Collected data:
☆ ☆ ☆ ☆ ☆
File: src/rtl/draw_pkg.sv
// Shared types and constants for the glyph-string draw path.
// Screen geometry, glyph codes and the sequencer state encoding.
package draw_pkg;

    localparam int X_W        = 9;
    localparam int Y_W        = 8;
    localparam int TYPE_W     = 5;
    localparam int MAX_GLYPHS = 16;

    localparam logic [TYPE_W-1:0] G_BLANK = 5'd0;
    localparam logic [TYPE_W-1:0] G_B     = 5'd16;
    localparam logic [TYPE_W-1:0] G_E     = 5'd17;
    localparam logic [TYPE_W-1:0] G_G     = 5'd19;
    localparam logic [TYPE_W-1:0] G_I     = 5'd20;
    localparam logic [TYPE_W-1:0] G_N     = 5'd22;
    localparam logic [TYPE_W-1:0] G_O     = 5'd23;
    localparam logic [TYPE_W-1:0] G_R     = 5'd25;
    localparam logic [TYPE_W-1:0] G_T     = 5'd26;

    typedef enum logic [2:0] {
        ST_IDLE,
        ST_FETCH,
        ST_LOAD,
        ST_DRAW,
        ST_DONE,
        ST_RELEASE
    } state_t;

endpackage

File: src/rtl/draw_text_sequencer.sv
// Walks a glyph table and issues one draw request per non-blank glyph.
// Applies a screen offset, supports run-time length and abort.
module draw_text_sequencer
    import draw_pkg::*;
#(
    parameter int                MAX_GLYPHS = draw_pkg::MAX_GLYPHS,
    parameter logic [TYPE_W-1:0] BLANK_TYPE = G_BLANK,
    parameter int                IDX_W      = $clog2(MAX_GLYPHS),
    parameter int                CNT_W      = $clog2(MAX_GLYPHS + 1)
) (
    input  logic              clk,
    input  logic              reset,
    input  logic              start,
    input  logic              abort,
    input  logic [CNT_W-1:0]  num_glyphs,
    input  logic [X_W-1:0]    x_off,
    input  logic [Y_W-1:0]    y_off,
    output logic [IDX_W-1:0]  tbl_idx,
    input  logic [TYPE_W-1:0] tbl_type,
    input  logic [X_W-1:0]    tbl_x,
    input  logic [Y_W-1:0]    tbl_y,
    input  logic              draw_object_done,
    output logic              start_draw,
    output logic [TYPE_W-1:0] obj_type,
    output logic [X_W-1:0]    x_out,
    output logic [Y_W-1:0]    y_out,
    output logic              busy,
    output logic              done,
    output logic [CNT_W-1:0]  glyph_count
);

    localparam logic [CNT_W-1:0] MAX_CNT = CNT_W'(MAX_GLYPHS);
    localparam logic [CNT_W-1:0] ONE     = CNT_W'(1);

    state_t            state_q;
    state_t            state_d;
    logic [CNT_W-1:0]  idx_q;
    logic [CNT_W-1:0]  len_q;
    logic [CNT_W-1:0]  cnt_q;
    logic [X_W-1:0]    xoff_q;
    logic [Y_W-1:0]    yoff_q;
    logic [TYPE_W-1:0] type_q;
    logic [X_W-1:0]    x_q;
    logic [Y_W-1:0]    y_q;

    logic accept;
    logic last;
    logic blank;
    logic [CNT_W-1:0] len_clamped;

    assign accept      = (state_q == ST_IDLE) && start && !abort;
    assign last        = ((idx_q + ONE) == len_q);
    assign blank       = (tbl_type == BLANK_TYPE);
    assign len_clamped = (num_glyphs > MAX_CNT) ? MAX_CNT : num_glyphs;

    // State register
    always_ff @(posedge clk) begin
        if (reset)
            state_q <= ST_IDLE;
        else
            state_q <= state_d;
    end

    // Next-state logic; abort wins over a same-cycle draw completion
    always_comb begin
        state_d = state_q;
        unique case (state_q)
            ST_IDLE: begin
                if (accept)
                    state_d = (num_glyphs == '0) ? ST_DONE : ST_FETCH;
            end
            ST_FETCH: begin
                state_d = abort ? ST_RELEASE : ST_LOAD;
            end
            ST_LOAD: begin
                if (abort)
                    state_d = ST_RELEASE;
                else if (blank)
                    state_d = last ? ST_DONE : ST_FETCH;
                else
                    state_d = ST_DRAW;
            end
            ST_DRAW: begin
                if (abort)
                    state_d = ST_RELEASE;
                else if (draw_object_done)
                    state_d = last ? ST_DONE : ST_FETCH;
            end
            ST_DONE: begin
                if (!start)
                    state_d = ST_IDLE;
            end
            ST_RELEASE: begin
                if (!start)
                    state_d = ST_IDLE;
            end
            default: state_d = ST_IDLE;
        endcase
    end

    // Datapath: run parameters, glyph index, registered glyph, draw count
    always_ff @(posedge clk) begin
        if (reset) begin
            idx_q  <= '0;
            len_q  <= '0;
            cnt_q  <= '0;
            xoff_q <= '0;
            yoff_q <= '0;
            type_q <= '0;
            x_q    <= '0;
            y_q    <= '0;
        end else begin
            unique case (state_q)
                ST_IDLE: begin
                    if (accept) begin
                        len_q  <= len_clamped;
                        xoff_q <= x_off;
                        yoff_q <= y_off;
                        idx_q  <= '0;
                        cnt_q  <= '0;
                    end
                end
                ST_LOAD: begin
                    if (!abort) begin
                        type_q <= tbl_type;
                        x_q    <= tbl_x + xoff_q;
                        y_q    <= tbl_y + yoff_q;
                        if (blank)
                            idx_q <= idx_q + ONE;
                    end
                end
                ST_DRAW: begin
                    if (!abort && draw_object_done) begin
                        cnt_q <= cnt_q + ONE;
                        idx_q <= idx_q + ONE;
                    end
                end
                default: ;
            endcase
        end
    end

    // Outputs; glyph fields are gated so they read 0 outside DRAW
    always_comb begin
        tbl_idx     = idx_q[IDX_W-1:0];
        start_draw  = (state_q == ST_DRAW);
        obj_type    = start_draw ? type_q : '0;
        x_out       = start_draw ? x_q : '0;
        y_out       = start_draw ? y_q : '0;
        busy        = (state_q == ST_FETCH) || (state_q == ST_LOAD) ||
                      (state_q == ST_DRAW);
        done        = (state_q == ST_DONE);
        glyph_count = cnt_q;
    end

endmodule

File: config.mk
export PLATFORM = sky130hd
export DESIGN_NAME = draw_text_sequencer
export DESIGN_NICKNAME = d
export VERILOG_FILES = /design/src/rtl/draw_pkg.sv /design/src/rtl/draw_text_sequencer.sv
export SDC_FILE = /design/constraint.sdc
export NUM_CORES = 1
export LEC_CHECK = 0
export BUFFER_PORTS_ARGS = -buffer_cell sky130_fd_sc_hd__buf_2
export CORE_UTILIZATION = 25
export CTS_CLUSTER_DIAMETER = 30
export DETAILED_ROUTE_END_ITERATION = 10
export GPL_TIMING_DRIVEN = 0
export SLEW_MARGIN = 25
export SYNTH_ARGS = -nofsm -noshare
export SYNTH_HDL_FRONTEND = slang
export SYNTH_SLANG_ARGS = --single-unit
File: constraint.sdc
create_clock -name clk -period 5 [get_ports clk]
set_input_delay 1 -clock clk [delete_from_list [all_inputs] [get_ports clk]]
set_output_delay 1 -clock clk [all_outputs]
set_load 0.005 [all_outputs]
==> reports/metrics.yaml <==
drtPass1Iterations: 4
critPathTopFamily: "buffers and inverters"
clockBufferDepth: 2
dp_hpwl_um: 7500
min_period_ps: 3130
ff2ff_setup_slack_ps: 2950
cts_buffers: 9
drt_iter0_markers: 153
rr_startpoint: "xoff_q[0]$_SDFFE_PP0P_"
cts_tree: "built"
grt-ovfl-total: 0
rsz0062_at_grt: "false"
cts.sink_count: 57
ir_worst_vdd_mv: 0.133
arrival_ps: 2130
hp-class: "register to register"
post_cts_buffers: 0
antenna_found_initial: 0
io_pins: 83
initial_core_util_pct: 25.7
area_growth_pct: 27.4
die_height_um: 116
criticalPathCategory: "register to output port"
crit_top_cell: "buf_2"
tns_ps: 0
globalRouteTotalUtil_pct: 15.1
die_area_um2: 13400
crit_fanout: 10
ys_seq_area_share_pct: 35.2
slew_viol_final: 0
yosys_warnings: 0
pwr_density_cell_nw_per_um2: 307
tightest_slew_ps: 621
gp_congestion: 0.864
syn_area_um2: 3240
fin_nets: 575
path_clk_slew_ps: 50
finalSetupViolations: 0
critical_path_required_ps: 4000
syn_avg_cell_area_um2: 7.84
fmax_ghz: 0.320
rows: 41
wl_per_cell_um: 14.0
grt_pass1_vias: 3157
syn-num-nets: 482
postCtsHoldBufs: 0
maxCapViolations: 0
antenna_left: 0
relSlewSlack_pct: 58.6
cp-end-kind: "output port"
ys_types: 50
hold_path_depth: 2
clockRootBuffer: "clkbuf_16"
vias_per_cell: 4.78
rr_endpoint: "x_q[8]$_SDFFE_PP0P_"
core_um2: 12600
insertion_delay_ps: 320
path_buf_inv: 3
wl_um: 9590
start_kind: "register"
r2r_cells: 8
drc: 0
hp-start: "x_q[3]$_SDFFE_PP0P_"
layout_common_cells: "86 x buf_2, 73 x nand2_1, 57 x dfxtp_1"
cp_slowest_cell: "nor2b_1"
syn_inst: 414
worst_clock_skew_ps: 6.56
portBuffers: 82
holdPathEnd: "x_q[3]$_SDFFE_PP0P_"
synthFlopType: "dfxtp_1"
max_stage_delay_ps: 470
post_cts_resized: 0
min_period_over_period_pct: 62.6
grt_first_pass_wirelength_um: 15400
die_w_um: 116
diodes: 0
synth_edf_count: 0
cp_cell_sequence: "buf_2 -> nor2b_1 -> clkbuf_1 -> and3_1 -> buf_2"
final_cells: 683
hold_viol_final: 0
grt_start_max_net_pins: 11
dp.cells: 668
via_count: 3265
status: "complete, no violations"
htree_levels: 3
p_leak_nw: 1.81
yosys_register_bits: 57
drive_gt1_share_pct: 21.1
layout_commonest_cell: "buf_2"
async_flop_share_pct: 0
## power by group
group | total (W) | switching, W | internal, W | leakage [nW]
combinational | 0.000231 | 0.000144 | 0.0000869 | 1.22
sequential | 0.000489 | 0.0000133 | 0.000475 | 0.462
clock | 0.000550 | 0.000206 | 0.000344 | 0.128
total | 0.00127 | 0.000363 | 0.000906 | 1.81
## per-stage QoR
stage / utilization (%) / total power (W) / cell area [um^2] / hold WS, ps / setup slack [ps]
after floorplan: - / 0.000646 / 3240 / 427 / 2460
after CTS: 32.8 / 0.00129 / 4130 / 449 / 1880
after global placement: 30.7 / 0.000723 / 3870 / 434 / 2230
after detailed placement: 30.7 / 0.000729 / 3870 / 445 / 2200
after global routing: 32.8 / 0.00134 / 4130 / 472 / 1720
final: 32.8 / 0.00127 / 4130 / 445 / 1870
## synth_stat cells, drive strengths merged, types with 2 or more instances
cell | number | share of area (%)
nand2 | 73 | 8.4
dfxtp | 57 | 35
a21oi | 50 | 7.7
and3 | 25 | 4.8
nor2 | 23 | 2.7
clkbuf | 19 | 2.2
ha | 17 | 6.6
o21ai | 16 | 2.5
buf | 11 | 2.0
nand3b | 11 | 2.5
a211oi | 10 | 2.3
inv | 10 | 1.2
nor3 | 9 | 1.7
xnor2 | 9 | 2.4
xor2 | 9 | 2.4
nand3 | 8 | 1.2
nor2b | 6 | 1.2
or4 | 5 | 1.2
nand4 | 4 | 0.77
a21o | 3 | 0.69
o211ai | 3 | 0.69
o21a | 3 | 0.69
a31oi | 2 | 0.39
and2 | 2 | 0.39
fa | 2 | 1.2
mux2i | 2 | 0.62
nand4b | 2 | 0.54
nor3b | 2 | 0.46
nor4 | 2 | 0.39
o2111ai | 2 | 0.54
or2 | 2 | 0.39
or3 | 2 | 0.39
## per-layer routing
layer	vias up	part of all wire, %	GRT usage, %
met2	104	46	25.2
met1	1497	45	19.3
met4	0	1.5	5.04
met5	-	0	0
met3	13	6.6	3.03
li1	1651	-	-
## final cells by class
class | count | area, um^2
Fill cell | 1388 | 8490
Multi-Input combinational cell | 317 | 1930
Sequential cell | 57 | 1140
Timing Repair Buffer | 82 | 410
Clock buffer | 12 | 246
Tap cell | 172 | 215
Buffer | 30 | 136
Inverter | 10 | 37.5
Clock inverter | 3 | 17.5
## flip-flops by register name, indices dropped and copies added (netlist names)
name,flops
x_q,9
glyph_count,5
type_q,5
state_q,3
yoff_q,8
y_q,8
len_q,5
idx_q,5
xoff_q,9
## worst min-delay path, delay by kind of cell, from the launching register on
family	cells	cell delay, ps
DFF	1	300
and+or+nand+nor	1	50
AOI/OAI and AO/OA	1	50
## worst max path at each step
stage	start	end	slack, ps	cells past startpoint
after floorplan	tbl_x[0]	x_q[8]$_SDFFE_PP0P_	2460	8
after global placement	tbl_x[0]	x_q[8]$_SDFFE_PP0P_	2230	9
after detailed placement	tbl_x[0]	x_q[8]$_SDFFE_PP0P_	2200	9
after CTS	state_q[1]$_SDFFE_PP0P_	x_out[5]	1880	5
after global routing	state_q[1]$_SDFFE_PP0P_	x_out[5]	1720	5
final	state_q[1]$_SDFFE_PP0P_	x_out[4]	1870	5
## kinds of logic (layout without fill, tap and decap cells)
family | count (synthesis) | count (layout) | share of synthesized area, %
adders and majority gates | 19 | 19 | 7.79
AOI/OAI and AO/OA | 100 | 100 | 18.5
and+or+nand+nor | 178 | 178 | 27.7
xor gates and xnor gates | 18 | 18 | 4.86
DFF | 57 | 57 | 35.2
buffers and inverters | 40 | 137 | 5.36
muxes | 2 | 2 | 0.617
(Power assumes the default switching activity.)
☆ ☆ ☆ ☆ ☆
- What the task asks
A verbatim transcription is needed of the lines above, starting at the line with "a21oi | 50 | 7.7" and ending at the line with "or4 | 5 | 1.2", both included, and of nothing else.

- Answer below
a21oi | 50 | 7.7
and3 | 25 | 4.8
nor2 | 23 | 2.7
clkbuf | 19 | 2.2
ha | 17 | 6.6
o21ai | 16 | 2.5
buf | 11 | 2.0
nand3b | 11 | 2.5
a211oi | 10 | 2.3
inv | 10 | 1.2
nor3 | 9 | 1.7
xnor2 | 9 | 2.4
xor2 | 9 | 2.4
nand3 | 8 | 1.2
nor2b | 6 | 1.2
or4 | 5 | 1.2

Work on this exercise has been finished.